▶ [EXERCISE GOAL]:
Search the records for the word "handshake" and pick out every line that has it.
>>>>>
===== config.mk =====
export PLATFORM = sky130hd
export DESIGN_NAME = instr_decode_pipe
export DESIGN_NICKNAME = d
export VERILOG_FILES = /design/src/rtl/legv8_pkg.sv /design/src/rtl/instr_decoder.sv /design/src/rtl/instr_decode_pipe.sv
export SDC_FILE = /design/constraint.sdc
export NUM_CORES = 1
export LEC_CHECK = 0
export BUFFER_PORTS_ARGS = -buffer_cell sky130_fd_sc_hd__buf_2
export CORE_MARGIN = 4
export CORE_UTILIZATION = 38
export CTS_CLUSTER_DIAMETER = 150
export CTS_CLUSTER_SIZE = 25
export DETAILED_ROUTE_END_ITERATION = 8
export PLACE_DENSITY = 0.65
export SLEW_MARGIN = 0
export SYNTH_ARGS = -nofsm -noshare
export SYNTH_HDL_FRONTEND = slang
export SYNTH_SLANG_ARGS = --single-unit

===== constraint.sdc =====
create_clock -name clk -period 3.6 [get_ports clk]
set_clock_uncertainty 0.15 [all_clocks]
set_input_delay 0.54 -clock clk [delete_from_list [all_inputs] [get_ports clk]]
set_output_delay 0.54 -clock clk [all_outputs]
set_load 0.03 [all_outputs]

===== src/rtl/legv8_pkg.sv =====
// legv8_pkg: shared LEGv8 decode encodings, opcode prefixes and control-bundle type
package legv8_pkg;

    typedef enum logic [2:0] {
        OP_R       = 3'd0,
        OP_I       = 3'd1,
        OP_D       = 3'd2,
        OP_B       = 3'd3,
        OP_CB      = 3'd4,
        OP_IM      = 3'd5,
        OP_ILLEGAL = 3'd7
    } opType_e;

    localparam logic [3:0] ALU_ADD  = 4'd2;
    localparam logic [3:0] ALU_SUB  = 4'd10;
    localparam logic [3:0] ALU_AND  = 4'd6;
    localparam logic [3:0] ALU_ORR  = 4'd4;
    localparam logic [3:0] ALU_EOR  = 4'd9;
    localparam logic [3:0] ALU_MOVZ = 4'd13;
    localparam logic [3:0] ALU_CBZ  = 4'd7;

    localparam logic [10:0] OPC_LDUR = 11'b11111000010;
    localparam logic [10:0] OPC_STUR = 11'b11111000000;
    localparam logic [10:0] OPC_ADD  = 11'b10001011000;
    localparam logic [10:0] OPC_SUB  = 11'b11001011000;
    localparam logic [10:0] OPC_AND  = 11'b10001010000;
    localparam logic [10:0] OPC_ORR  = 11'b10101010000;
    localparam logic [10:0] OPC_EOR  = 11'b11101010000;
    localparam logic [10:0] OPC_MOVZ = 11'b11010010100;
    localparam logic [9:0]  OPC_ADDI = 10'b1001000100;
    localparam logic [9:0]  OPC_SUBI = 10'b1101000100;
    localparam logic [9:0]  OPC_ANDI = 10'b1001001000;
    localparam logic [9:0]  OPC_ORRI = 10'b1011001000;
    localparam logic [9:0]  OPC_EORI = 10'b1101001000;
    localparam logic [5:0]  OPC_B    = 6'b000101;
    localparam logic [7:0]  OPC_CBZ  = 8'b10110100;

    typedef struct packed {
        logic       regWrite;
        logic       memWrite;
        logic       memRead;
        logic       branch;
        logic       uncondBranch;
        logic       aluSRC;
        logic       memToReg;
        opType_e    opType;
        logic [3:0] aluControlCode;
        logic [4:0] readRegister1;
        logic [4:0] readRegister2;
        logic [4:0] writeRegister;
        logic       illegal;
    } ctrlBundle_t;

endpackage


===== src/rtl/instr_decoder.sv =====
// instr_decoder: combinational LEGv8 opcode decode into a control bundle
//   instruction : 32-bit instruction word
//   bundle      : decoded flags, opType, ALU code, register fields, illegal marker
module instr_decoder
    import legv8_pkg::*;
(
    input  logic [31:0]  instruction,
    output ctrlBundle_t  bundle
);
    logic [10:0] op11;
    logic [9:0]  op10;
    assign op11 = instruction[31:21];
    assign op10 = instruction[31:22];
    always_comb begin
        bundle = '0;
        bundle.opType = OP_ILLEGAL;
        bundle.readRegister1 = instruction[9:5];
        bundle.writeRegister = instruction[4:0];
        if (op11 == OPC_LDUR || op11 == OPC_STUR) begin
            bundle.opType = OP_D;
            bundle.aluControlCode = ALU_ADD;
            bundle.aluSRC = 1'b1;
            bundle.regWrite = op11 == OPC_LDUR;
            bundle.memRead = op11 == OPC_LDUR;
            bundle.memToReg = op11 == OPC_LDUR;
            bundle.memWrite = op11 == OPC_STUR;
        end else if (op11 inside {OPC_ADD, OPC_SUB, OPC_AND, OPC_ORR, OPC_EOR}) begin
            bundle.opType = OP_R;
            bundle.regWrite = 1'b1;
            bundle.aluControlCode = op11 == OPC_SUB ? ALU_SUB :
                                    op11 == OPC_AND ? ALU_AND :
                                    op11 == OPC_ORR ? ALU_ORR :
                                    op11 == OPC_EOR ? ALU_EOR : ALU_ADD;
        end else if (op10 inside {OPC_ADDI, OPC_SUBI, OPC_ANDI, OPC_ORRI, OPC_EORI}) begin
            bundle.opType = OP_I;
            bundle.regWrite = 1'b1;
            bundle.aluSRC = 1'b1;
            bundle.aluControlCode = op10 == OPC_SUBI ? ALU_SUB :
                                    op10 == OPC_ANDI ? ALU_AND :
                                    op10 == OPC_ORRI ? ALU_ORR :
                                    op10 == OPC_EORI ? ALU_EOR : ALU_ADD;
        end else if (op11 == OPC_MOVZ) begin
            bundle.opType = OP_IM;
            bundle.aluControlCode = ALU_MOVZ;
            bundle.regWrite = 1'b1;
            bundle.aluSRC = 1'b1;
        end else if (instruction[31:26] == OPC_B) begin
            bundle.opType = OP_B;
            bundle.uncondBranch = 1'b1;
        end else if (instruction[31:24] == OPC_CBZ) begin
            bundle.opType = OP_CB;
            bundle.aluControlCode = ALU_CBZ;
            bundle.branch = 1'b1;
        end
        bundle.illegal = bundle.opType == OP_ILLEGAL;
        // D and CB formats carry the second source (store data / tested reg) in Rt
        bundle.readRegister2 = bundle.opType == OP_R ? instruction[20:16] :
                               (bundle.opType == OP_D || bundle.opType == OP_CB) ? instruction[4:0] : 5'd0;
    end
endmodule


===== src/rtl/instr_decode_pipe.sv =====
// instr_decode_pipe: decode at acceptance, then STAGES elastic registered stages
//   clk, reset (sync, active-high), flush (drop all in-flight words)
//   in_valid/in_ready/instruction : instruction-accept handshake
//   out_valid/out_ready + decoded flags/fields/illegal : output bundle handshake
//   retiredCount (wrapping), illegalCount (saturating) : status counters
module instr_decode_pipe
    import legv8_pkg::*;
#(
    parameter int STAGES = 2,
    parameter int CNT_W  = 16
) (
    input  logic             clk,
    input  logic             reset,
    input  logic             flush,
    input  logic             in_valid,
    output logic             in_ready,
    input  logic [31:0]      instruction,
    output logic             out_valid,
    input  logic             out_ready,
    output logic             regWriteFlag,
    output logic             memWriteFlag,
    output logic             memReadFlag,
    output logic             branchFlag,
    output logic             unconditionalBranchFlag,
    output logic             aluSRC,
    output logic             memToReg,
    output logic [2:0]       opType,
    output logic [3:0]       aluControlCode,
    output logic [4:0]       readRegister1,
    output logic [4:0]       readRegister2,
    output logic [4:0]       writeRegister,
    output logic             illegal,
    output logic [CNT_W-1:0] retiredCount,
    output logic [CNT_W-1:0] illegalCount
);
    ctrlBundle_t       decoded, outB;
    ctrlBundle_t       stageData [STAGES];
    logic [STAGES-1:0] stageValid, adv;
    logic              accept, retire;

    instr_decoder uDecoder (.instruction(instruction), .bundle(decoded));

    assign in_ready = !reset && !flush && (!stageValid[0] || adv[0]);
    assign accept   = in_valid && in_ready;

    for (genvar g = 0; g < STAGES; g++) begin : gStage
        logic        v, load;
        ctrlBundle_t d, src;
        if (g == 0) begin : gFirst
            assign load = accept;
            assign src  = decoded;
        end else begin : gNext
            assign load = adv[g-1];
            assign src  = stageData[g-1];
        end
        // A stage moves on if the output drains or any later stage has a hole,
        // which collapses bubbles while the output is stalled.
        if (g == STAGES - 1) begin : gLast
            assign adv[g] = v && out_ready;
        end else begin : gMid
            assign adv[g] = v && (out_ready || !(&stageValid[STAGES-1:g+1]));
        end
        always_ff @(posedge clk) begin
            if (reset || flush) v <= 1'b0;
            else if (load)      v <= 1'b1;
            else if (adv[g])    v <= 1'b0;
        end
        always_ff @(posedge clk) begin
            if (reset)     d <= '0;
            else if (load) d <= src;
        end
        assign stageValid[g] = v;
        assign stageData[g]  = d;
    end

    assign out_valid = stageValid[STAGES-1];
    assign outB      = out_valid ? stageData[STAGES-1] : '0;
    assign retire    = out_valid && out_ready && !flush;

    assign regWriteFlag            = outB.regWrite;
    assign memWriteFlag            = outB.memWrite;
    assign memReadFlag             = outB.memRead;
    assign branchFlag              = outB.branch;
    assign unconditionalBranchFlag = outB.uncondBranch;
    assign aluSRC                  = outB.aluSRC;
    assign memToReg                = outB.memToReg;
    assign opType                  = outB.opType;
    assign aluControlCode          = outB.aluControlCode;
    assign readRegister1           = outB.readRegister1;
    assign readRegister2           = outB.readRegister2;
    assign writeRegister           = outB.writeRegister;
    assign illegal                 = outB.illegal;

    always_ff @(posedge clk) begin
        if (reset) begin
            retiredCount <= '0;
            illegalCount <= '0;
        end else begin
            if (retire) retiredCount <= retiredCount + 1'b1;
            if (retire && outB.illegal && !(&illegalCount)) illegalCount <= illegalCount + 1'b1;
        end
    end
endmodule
<<<<<
▶ [SOLUTION]:
//   in_valid/in_ready/instruction : instruction-accept handshake
//   out_valid/out_ready + decoded flags/fields/illegal : output bundle handshake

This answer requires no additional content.